Three papers have been accepted at the 9th Language Resources and Evaluation Conference, 26-31 May 2014, Reykjavik, Iceland.
- “CROMER: A Tool for Cross-Document Event and Entity Coreference” by Christian Girardi, Manuela Speranza, Rachele Sprugnoli and Sara Tonelli has been accepted as poster + demo presentation
In this paper we present CROMER (CROss-document Main Events and entities Recognition), a novel web-based tool to manually annotate event and entity coreference across clusters of documents. The tool has been developed so as to handle large collections of documents, perform collaborative annotation (several annotators can work on the same clusters), and enable the linking of the annotated data to external knowledge sources. Given the availability of semantic information encoded in Semantic Web resources, this tool is designed to support annotators in linking entities and events to DBPedia and Wikipedia, so as to facilitate the automatic retrieval of additional semantic information. In this way, event modelling and chaining is made easy, while guaranteeing the highest interconnection with external resources. For example, the tool can be easily linked to event models such as the Simple Event Model [Van Hage et al, 2011] and the Grounded Annotation Framework [Fokkens et al. 2013].
- “Crowdsourcing for the identification of event nominals: an experiment” by Rachele Sprugnoli and Alessandro Lenci has been accepted as oral presentation
This paper describes the design process and presents the results of a crowdsourcing experiment on the recognition of Italian event nominals. The research question that inspired this experiment is: is it possible to assign the task of the annotation of event nominals within Italian texts to non-experts using crowdsourcing as a promising alternative solution to the employment of well-trained annotators? In the experiment the gold standard quality assurance mechanism of CrowdFlower has been adopted, multiple judgments from different workers requested and a comparison with expert annotation on the same task performed. The final results demonstrate that the use of crowdsourcing is not always optimal or trivial for complex linguistic tasks but, on the other hand, the use of non-expert contributors allowed to evaluate how much the recognition of event nominals is intuitive, what are the most ambiguous classes of polysemy and the most useful syntagmatic cues to be used to identify the eventive reading of nominals.
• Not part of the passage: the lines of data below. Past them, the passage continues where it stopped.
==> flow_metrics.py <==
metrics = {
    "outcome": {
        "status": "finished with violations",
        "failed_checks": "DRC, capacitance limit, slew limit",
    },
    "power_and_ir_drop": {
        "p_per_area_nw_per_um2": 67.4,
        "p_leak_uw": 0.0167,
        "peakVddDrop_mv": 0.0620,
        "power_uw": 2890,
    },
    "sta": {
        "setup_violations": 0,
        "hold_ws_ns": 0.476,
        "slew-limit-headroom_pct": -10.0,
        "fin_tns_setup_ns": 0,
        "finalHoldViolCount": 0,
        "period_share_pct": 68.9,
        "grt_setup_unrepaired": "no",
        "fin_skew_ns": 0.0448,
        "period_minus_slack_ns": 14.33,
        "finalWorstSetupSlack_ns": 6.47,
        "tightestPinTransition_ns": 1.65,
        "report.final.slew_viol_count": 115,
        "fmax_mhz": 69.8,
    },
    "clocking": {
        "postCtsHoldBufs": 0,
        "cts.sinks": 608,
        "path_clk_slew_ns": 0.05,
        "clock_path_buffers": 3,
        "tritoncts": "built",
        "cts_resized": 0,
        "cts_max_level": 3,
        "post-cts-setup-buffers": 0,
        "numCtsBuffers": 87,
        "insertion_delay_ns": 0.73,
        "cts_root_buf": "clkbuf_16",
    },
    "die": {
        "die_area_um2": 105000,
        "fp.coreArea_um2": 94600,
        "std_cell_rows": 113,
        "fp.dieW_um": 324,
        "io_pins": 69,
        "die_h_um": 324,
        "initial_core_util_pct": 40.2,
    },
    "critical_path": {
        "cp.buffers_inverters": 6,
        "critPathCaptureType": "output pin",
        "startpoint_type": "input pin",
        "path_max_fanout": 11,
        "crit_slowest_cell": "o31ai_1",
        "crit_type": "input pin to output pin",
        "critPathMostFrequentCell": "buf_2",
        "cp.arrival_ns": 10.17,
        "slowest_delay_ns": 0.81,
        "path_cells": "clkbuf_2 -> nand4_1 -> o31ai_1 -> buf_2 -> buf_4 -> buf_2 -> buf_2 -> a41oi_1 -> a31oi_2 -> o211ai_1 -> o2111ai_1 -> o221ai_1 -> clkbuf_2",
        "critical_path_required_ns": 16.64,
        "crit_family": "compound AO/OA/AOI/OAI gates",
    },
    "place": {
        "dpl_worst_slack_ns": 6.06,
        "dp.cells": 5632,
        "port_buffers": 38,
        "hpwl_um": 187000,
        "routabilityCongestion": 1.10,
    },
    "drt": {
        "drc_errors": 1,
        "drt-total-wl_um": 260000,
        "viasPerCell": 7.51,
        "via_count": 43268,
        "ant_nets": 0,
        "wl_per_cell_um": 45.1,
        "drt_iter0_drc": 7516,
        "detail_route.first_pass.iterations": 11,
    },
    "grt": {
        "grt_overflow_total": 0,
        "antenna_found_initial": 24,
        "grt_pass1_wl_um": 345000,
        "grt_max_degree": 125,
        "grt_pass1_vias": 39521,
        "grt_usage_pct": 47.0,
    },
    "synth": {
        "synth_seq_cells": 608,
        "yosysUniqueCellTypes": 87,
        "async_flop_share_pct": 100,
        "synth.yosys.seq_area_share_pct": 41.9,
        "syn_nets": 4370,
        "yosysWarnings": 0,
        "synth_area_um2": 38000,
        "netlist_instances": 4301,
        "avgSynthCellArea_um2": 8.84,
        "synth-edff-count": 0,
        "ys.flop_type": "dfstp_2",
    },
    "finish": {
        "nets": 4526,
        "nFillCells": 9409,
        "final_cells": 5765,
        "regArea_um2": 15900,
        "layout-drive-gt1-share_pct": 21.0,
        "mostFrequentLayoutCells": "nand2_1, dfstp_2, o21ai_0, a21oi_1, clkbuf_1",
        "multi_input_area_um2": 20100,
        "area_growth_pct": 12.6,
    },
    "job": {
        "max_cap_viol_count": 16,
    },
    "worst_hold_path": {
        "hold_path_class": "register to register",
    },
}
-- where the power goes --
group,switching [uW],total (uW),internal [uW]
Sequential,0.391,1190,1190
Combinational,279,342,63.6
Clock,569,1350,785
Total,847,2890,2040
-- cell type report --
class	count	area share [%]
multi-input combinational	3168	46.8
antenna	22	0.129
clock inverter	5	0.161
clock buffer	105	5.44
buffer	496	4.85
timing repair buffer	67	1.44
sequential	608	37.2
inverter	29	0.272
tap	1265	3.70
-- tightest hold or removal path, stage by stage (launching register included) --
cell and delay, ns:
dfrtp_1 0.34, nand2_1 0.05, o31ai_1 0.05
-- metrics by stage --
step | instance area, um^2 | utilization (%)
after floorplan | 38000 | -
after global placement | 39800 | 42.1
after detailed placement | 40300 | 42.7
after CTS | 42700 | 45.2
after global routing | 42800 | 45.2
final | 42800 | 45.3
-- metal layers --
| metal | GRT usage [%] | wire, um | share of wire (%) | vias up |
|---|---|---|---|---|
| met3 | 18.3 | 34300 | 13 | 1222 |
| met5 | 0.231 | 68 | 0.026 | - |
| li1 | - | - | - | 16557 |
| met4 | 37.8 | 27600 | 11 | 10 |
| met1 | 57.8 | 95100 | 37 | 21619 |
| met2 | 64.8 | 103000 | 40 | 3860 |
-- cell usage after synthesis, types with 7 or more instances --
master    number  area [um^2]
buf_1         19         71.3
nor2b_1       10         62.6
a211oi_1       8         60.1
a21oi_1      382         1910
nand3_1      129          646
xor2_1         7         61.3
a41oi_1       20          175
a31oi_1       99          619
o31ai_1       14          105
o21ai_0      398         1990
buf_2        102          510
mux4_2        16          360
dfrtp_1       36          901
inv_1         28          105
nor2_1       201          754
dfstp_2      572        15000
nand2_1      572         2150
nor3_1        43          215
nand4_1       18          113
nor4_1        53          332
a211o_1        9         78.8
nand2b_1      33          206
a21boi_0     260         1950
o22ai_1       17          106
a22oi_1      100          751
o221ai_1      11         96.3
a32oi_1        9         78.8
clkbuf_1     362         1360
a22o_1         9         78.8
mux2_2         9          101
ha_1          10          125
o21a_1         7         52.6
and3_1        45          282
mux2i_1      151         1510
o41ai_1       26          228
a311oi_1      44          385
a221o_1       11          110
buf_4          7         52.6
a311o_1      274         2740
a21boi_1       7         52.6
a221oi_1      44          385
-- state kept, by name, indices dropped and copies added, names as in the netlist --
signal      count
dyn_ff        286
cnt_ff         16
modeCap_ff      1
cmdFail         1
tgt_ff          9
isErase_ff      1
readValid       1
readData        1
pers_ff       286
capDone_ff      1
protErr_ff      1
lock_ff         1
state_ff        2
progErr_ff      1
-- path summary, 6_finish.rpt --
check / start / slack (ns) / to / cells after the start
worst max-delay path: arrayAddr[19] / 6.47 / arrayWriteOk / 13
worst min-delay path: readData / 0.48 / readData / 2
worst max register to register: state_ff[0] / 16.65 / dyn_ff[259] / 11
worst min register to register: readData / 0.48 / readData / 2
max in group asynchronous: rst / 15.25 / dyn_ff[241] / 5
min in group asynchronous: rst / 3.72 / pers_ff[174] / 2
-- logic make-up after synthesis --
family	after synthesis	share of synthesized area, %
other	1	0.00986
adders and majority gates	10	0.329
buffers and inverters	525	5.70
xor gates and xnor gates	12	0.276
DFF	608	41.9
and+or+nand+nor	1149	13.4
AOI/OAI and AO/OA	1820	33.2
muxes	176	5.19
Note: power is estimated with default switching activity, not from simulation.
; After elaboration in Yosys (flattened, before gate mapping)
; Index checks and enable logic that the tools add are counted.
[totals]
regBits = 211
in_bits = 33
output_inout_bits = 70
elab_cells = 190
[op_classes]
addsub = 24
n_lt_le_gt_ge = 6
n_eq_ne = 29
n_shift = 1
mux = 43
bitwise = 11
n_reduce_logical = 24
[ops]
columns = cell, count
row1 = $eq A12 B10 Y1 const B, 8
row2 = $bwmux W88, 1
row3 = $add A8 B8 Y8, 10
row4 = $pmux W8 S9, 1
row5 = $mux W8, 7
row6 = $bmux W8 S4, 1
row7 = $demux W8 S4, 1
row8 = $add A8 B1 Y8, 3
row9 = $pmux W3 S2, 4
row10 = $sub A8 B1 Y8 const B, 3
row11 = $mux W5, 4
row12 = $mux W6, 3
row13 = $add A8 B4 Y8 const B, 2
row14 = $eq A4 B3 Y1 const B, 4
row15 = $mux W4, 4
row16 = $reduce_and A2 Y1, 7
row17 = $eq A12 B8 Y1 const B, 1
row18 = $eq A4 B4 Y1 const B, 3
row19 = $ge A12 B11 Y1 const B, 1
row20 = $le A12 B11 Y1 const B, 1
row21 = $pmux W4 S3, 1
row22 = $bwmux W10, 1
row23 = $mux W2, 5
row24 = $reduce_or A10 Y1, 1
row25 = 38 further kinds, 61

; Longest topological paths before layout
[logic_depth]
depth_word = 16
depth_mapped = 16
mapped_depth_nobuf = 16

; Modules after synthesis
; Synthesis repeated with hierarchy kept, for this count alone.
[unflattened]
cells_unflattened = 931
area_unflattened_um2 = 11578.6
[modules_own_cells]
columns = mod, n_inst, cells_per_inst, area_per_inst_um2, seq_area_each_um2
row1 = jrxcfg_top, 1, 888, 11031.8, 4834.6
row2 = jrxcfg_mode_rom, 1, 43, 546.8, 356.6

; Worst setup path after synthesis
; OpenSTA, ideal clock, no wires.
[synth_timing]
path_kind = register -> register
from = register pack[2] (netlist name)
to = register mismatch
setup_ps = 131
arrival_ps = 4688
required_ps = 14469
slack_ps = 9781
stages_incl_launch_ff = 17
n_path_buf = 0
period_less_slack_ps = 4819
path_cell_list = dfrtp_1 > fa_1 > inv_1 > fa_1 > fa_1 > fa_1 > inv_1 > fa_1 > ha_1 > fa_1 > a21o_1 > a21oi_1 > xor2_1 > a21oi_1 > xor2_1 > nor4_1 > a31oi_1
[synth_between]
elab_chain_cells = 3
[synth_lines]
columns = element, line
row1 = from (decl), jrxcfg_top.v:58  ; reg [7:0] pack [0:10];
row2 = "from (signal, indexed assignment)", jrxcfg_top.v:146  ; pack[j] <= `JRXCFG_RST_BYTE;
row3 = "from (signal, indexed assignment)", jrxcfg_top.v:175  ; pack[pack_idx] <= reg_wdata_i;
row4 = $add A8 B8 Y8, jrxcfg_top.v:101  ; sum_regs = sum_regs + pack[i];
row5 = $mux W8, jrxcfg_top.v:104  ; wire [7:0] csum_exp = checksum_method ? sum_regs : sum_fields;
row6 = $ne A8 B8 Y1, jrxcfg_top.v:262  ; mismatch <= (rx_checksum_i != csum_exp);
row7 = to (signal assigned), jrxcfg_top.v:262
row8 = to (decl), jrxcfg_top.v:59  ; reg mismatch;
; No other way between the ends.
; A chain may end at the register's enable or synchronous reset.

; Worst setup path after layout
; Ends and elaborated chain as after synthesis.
File: src/design/timer8_map.svh
// register offsets, field positions, reset values and timing counts
`ifndef TIMER8_MAP_SVH
`define TIMER8_MAP_SVH
`define CTRL_OFFSET       12'h000
`define CMP_OFFSET        12'h004
`define DUTY_OFFSET       12'h008
`define STATUS_OFFSET     12'h00C
`define COUNT_OFFSET      12'h010
`define CTRL_MODE_LO      0
`define CTRL_RUN_BIT      3
`define CTRL_SRC_LO       4
`define CTRL_FF_BIT       7
`define CTRL_PSEL_BIT     8
`define CTRL_SLOW_BIT     9
`define STAT_MATCH_BIT    0
`define MODE_EVENT        2'h0
`define MODE_DIVIDER      2'h1
`define MODE_PWM          2'h2
`define SRC_DIV2048       3'h0
`define SRC_DIV128        3'h1
`define SRC_DIV32         3'h2
`define SRC_DIV8          3'h3
`define SRC_SLOW          3'h4
`define SRC_HALF          3'h5
`define SRC_FAST          3'h6
`define CTRL_RESET        10'h000
`define CMP_RESET         8'h00
`define DUTY_RESET        8'h00
`define COUNT_RESET       8'h00
`define COUNT_MAX         8'hFF
`define PRE_TAP_2048      10
`define PRE_TAP_128       6
`define PRE_TAP_32        4
`define PRE_TAP_8         2
`define PRE_TAP_HALF      0
`define SLOW_TAP_8        2
`endif

File: src/design/timer8_pkg.sv
// types shared by the timer channel
package timer8_pkg;
  typedef struct packed {
    logic        psel;
    logic        penable;
    logic        pwrite;
    logic [11:0] paddr;
    logic [31:0] pwdata;
  } apb_req_type;
  typedef struct packed {
    logic        pready;
    logic        pslverr;
    logic [31:0] prdata;
  } apb_rsp_type;
  typedef struct packed {
    logic divider_out;
    logic pwm_out;
    logic match_irq;
  } pins_type;
endpackage : timer8_pkg
<file path="src/hw/abmrs_pkg.sv">
// package for the bus master request and strobe block
// assumes a single 100 MHz clock and active-low asynchronous reset
package abmrs_pkg;
   // ------------------------------------------------------------
   // timing
   // ------------------------------------------------------------
   localparam int CLK_PERIOD_NS   = 10;
   // least time the strobe stays low in one cycle
   localparam int STROBE_LOW_NS   = 20;
   localparam int STROBE_LOW_CYC  =
      (STROBE_LOW_NS + CLK_PERIOD_NS - 1) / CLK_PERIOD_NS;
   localparam logic [3:0] STROBE_LOW_CNT = 4'(STROBE_LOW_CYC);
   // ------------------------------------------------------------
   // bus protocol select
   // ------------------------------------------------------------
   localparam logic PROTO_STROBE  = 1'b1;
   // ------------------------------------------------------------
   // reset values
   // ------------------------------------------------------------
   localparam logic RST_HIGH      = 1'b1;
   localparam logic RST_LOW       = 1'b0;
   localparam logic [7:0] RST_MASK = 8'h00;
   localparam logic [31:0] RST_ADDR = 32'h0000_0000;
   localparam logic [3:0] RST_CNT  = 4'h0;
   typedef enum logic [2:0] {
      ABMRS_IDLE,
      ABMRS_REQ,
      ABMRS_OWN,
      ABMRS_SETUP,
      ABMRS_STROBE,
      ABMRS_END
   } abmrs_state_t;
endpackage

</file>
<file path="src/hw/abmrs_master.sv">
// bus master request, grant acknowledge and cycle strobes
// one memory cycle at a time: request, take the bus, strobe, release
// assumes arbiter and slaves are synchronous to clk; one clock domain
// assumes pads are built outside from the _o and _oe pairs, and that
// the resolved bus levels come back on the _in ports
// Contract
// - address strobe falls only after address and direction outputs are valid.
// - each mastered cycle ends by raising the address strobe.
// - direction line high for whole read cycle, low for whole write.
// - interrupt asserted when any enabled pending source exists.
// - masked pending sources never assert the interrupt.
// - bus request driven low while the bus is needed; the code requests only in strobe protocol mode, until the bus is taken.
// - bus request released to high impedance when not requesting.
// - grant acknowledge used only in the strobe bus protocol mode.
// - take ownership after grant with strobe, acks, grant ack all idle.
module abmrs_master (
   input  wire logic        clk,
   input  wire logic        rst_n,
   input  wire logic        bus_protocol_select,
   input  wire logic        xfer_req,
   input  wire logic        xfer_read,
   input  wire logic [31:0] xfer_addr,
   input  wire logic        xfer_last,
   input  wire logic        bus_grant_n,
   input  wire logic        addr_strobe_n_in,
   input  wire logic        grant_ack_n_in,
   input  wire logic        size_ack_lo_n,
   input  wire logic        size_ack_hi_n,
   input  wire logic [7:0]  irq_status,
   input  wire logic [7:0]  irq_mask,
   output logic             bus_req_n_o,
   output logic             bus_req_n_oe,
   output logic             grant_ack_n_o,
   output logic             grant_ack_n_oe,
   output logic             addr_strobe_n_o,
   output logic             mem_dir_read_high_o,
   output logic [31:0]      addr_o,
   output logic             bus_drive_oe,
   output logic             int_n_o,
   output logic             int_n_oe,
   output logic             xfer_done
);
   abmrs_pkg::abmrs_state_t state_ff;
   abmrs_pkg::abmrs_state_t nxt_state;
   logic [3:0] cnt_ff;
   logic       last_ff;
   logic       bus_free;
   logic       cycle_ack;

   // ------------------------------------------------------------
   // decode shared by the ownership outputs
   // ------------------------------------------------------------
   // true from taking the bus until the tenure ends
   function automatic logic owns_bus(input abmrs_pkg::abmrs_state_t st);
      return st != abmrs_pkg::ABMRS_IDLE && st != abmrs_pkg::ABMRS_REQ;
   endfunction

   // ------------------------------------------------------------
   // arbitration and cycle sequencing
   // ------------------------------------------------------------
   // previous master and slave must be off the bus before taking it
   assign bus_free  = !bus_grant_n && addr_strobe_n_in && grant_ack_n_in
                      && size_ack_lo_n && size_ack_hi_n;
   assign cycle_ack = !size_ack_lo_n && !size_ack_hi_n;

   always_comb begin
      nxt_state = state_ff;
      case (state_ff)
         abmrs_pkg::ABMRS_IDLE: begin
            if (xfer_req && bus_protocol_select == abmrs_pkg::PROTO_STROBE) begin
               nxt_state = abmrs_pkg::ABMRS_REQ;
            end
         end
         abmrs_pkg::ABMRS_REQ: begin
            // grant alone is not ownership; wait for the bus to be idle
            if (bus_free) begin
               nxt_state = abmrs_pkg::ABMRS_OWN;
            end
         end
         abmrs_pkg::ABMRS_OWN: begin
            nxt_state = abmrs_pkg::ABMRS_SETUP;
         end
         abmrs_pkg::ABMRS_SETUP: begin
            nxt_state = abmrs_pkg::ABMRS_STROBE;
         end
         abmrs_pkg::ABMRS_STROBE: begin
            if (cnt_ff == 4'h0 && cycle_ack) begin
               nxt_state = abmrs_pkg::ABMRS_END;
            end
         end
         abmrs_pkg::ABMRS_END: begin
            // back-to-back cycle unless this was the last or the user let go
            if (last_ff || !xfer_req) begin
               nxt_state = abmrs_pkg::ABMRS_IDLE;
            end else begin
               nxt_state = abmrs_pkg::ABMRS_SETUP;
            end
         end
         default: begin
            nxt_state = abmrs_pkg::ABMRS_IDLE;
         end
      endcase
   end

   // ------------------------------------------------------------
   // state and strobe width counter
   // ------------------------------------------------------------
   // pins below, except the interrupt, follow nxt_state so each one comes straight from a flop
   always_ff @(posedge clk or negedge rst_n) begin
      if (!rst_n) begin
         state_ff <= abmrs_pkg::ABMRS_IDLE;
      end else begin
         state_ff <= nxt_state;
      end
   end

   // loaded on entering the strobe state; sets the least strobe low time
   always_ff @(posedge clk or negedge rst_n) begin
      if (!rst_n) begin
         cnt_ff <= abmrs_pkg::RST_CNT;
      end else if (nxt_state == abmrs_pkg::ABMRS_STROBE
                   && state_ff != abmrs_pkg::ABMRS_STROBE) begin
         cnt_ff <= abmrs_pkg::STROBE_LOW_CNT - 4'h1;
      end else if (cnt_ff != 4'h0) begin
         cnt_ff <= cnt_ff - 4'h1;
      end
   end

   // ------------------------------------------------------------
   // request and grant acknowledge pins
   // ------------------------------------------------------------
   always_ff @(posedge clk or negedge rst_n) begin
      if (!rst_n) begin
         bus_req_n_o  <= abmrs_pkg::RST_HIGH;
         bus_req_n_oe <= abmrs_pkg::RST_LOW;
      end else begin
         // open drain: drive low while requesting, else float
         // released on the edge that takes the bus, never driven high
         bus_req_n_o  <= 1'b0;
         bus_req_n_oe <= (nxt_state == abmrs_pkg::ABMRS_REQ);
      end
   end

   always_ff @(posedge clk or negedge rst_n) begin
      if (!rst_n) begin
         grant_ack_n_o  <= abmrs_pkg::RST_HIGH;
         grant_ack_n_oe <= abmrs_pkg::RST_LOW;
      end else begin
         // held from ownership until the last cycle's strobe has risen
         grant_ack_n_o  <= !owns_bus(nxt_state);
         grant_ack_n_oe <= owns_bus(nxt_state);
      end
   end

   // ------------------------------------------------------------
   // bus drivers
   // ------------------------------------------------------------
   // strobe, direction and address pads drive only during tenure,
   // so a foreign master never meets a second driver
   always_ff @(posedge clk or negedge rst_n) begin
      if (!rst_n) begin
         bus_drive_oe <= abmrs_pkg::RST_LOW;
      end else begin
         bus_drive_oe <= owns_bus(nxt_state);
      end
   end

   // ------------------------------------------------------------
   // address, direction and strobe
   // ------------------------------------------------------------
   always_ff @(posedge clk or negedge rst_n) begin
      if (!rst_n) begin
         addr_o              <= abmrs_pkg::RST_ADDR;
         mem_dir_read_high_o <= abmrs_pkg::RST_HIGH;
      end else if (nxt_state == abmrs_pkg::ABMRS_SETUP) begin
         // latched one cycle before the strobe falls, held for the cycle
         addr_o              <= xfer_addr;
         mem_dir_read_high_o <= xfer_read;
      end
   end

   // last flag picked up with the address, so a late change of
   // xfer_last cannot cut short a cycle that has already started
   always_ff @(posedge clk or negedge rst_n) begin
      if (!rst_n) begin
         last_ff <= abmrs_pkg::RST_LOW;
      end else if (nxt_state == abmrs_pkg::ABMRS_SETUP) begin
         last_ff <= xfer_last;
      end
   end

   always_ff @(posedge clk or negedge rst_n) begin
      if (!rst_n) begin
         addr_strobe_n_o <= abmrs_pkg::RST_HIGH;
      end else begin
         // low only in the strobe state; leaving it raises the strobe
         addr_strobe_n_o <= (nxt_state != abmrs_pkg::ABMRS_STROBE);
      end
   end

   // one-cycle pulse once the cycle has terminated
   always_ff @(posedge clk or negedge rst_n) begin
      if (!rst_n) begin
         xfer_done <= abmrs_pkg::RST_LOW;
      end else begin
         xfer_done <= (nxt_state == abmrs_pkg::ABMRS_END);
      end
   end

   // ------------------------------------------------------------
   // interrupt
   // ------------------------------------------------------------
   always_ff @(posedge clk or negedge rst_n) begin
      if (!rst_n) begin
         int_n_o  <= abmrs_pkg::RST_HIGH;
         int_n_oe <= abmrs_pkg::RST_LOW;
      end else begin
         // open drain like the request: pad only sinks, mask gates each source
         int_n_o  <= 1'b0;
         int_n_oe <= |(irq_status & irq_mask);
      end
   end
endmodule

</file>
- “A SICK cure for the evaluation of compositional distributional semantic models” by Marco Marelli, Stefano Menini, Marco Baroni, Luisa Bentivogli, Raffaella Bernardi, Roberto Zamparelli has been accepted as poster
Recently, several compositional extensions of DSMs (Compositional DSMs, or CDSMs) have been proposed, with the purpose of representing the meaning of phrases and sentences by composing the distributional representations of the words they contain. SICK (Sentences Involving Compositional Knowledge) is a data set of sentence pairs that are rich in the lexical, syntactic and semantic phenomena that CDSMs are expected to account for, but do not require dealing with other aspects of existing sentential data sets (multiword expressions, named entities, telegraphic language) that are not within the domain of compositional distributional semantics. The SICK data set consists of 10,000 English sentence pairs, each annotated for relatedness in meaning and for the entailment relation between the two elements of the pair. The sentences were built starting from a subset of two existing sets: the 8K ImageFlickr data set (http://nlp.cs.illinois.edu/HockenmaierGroup/data.html) and the SEMEVAL-2012 STS Video Descriptions data set (http://www.cs.york.ac.uk/semeval2012/task6/index.php?id=data).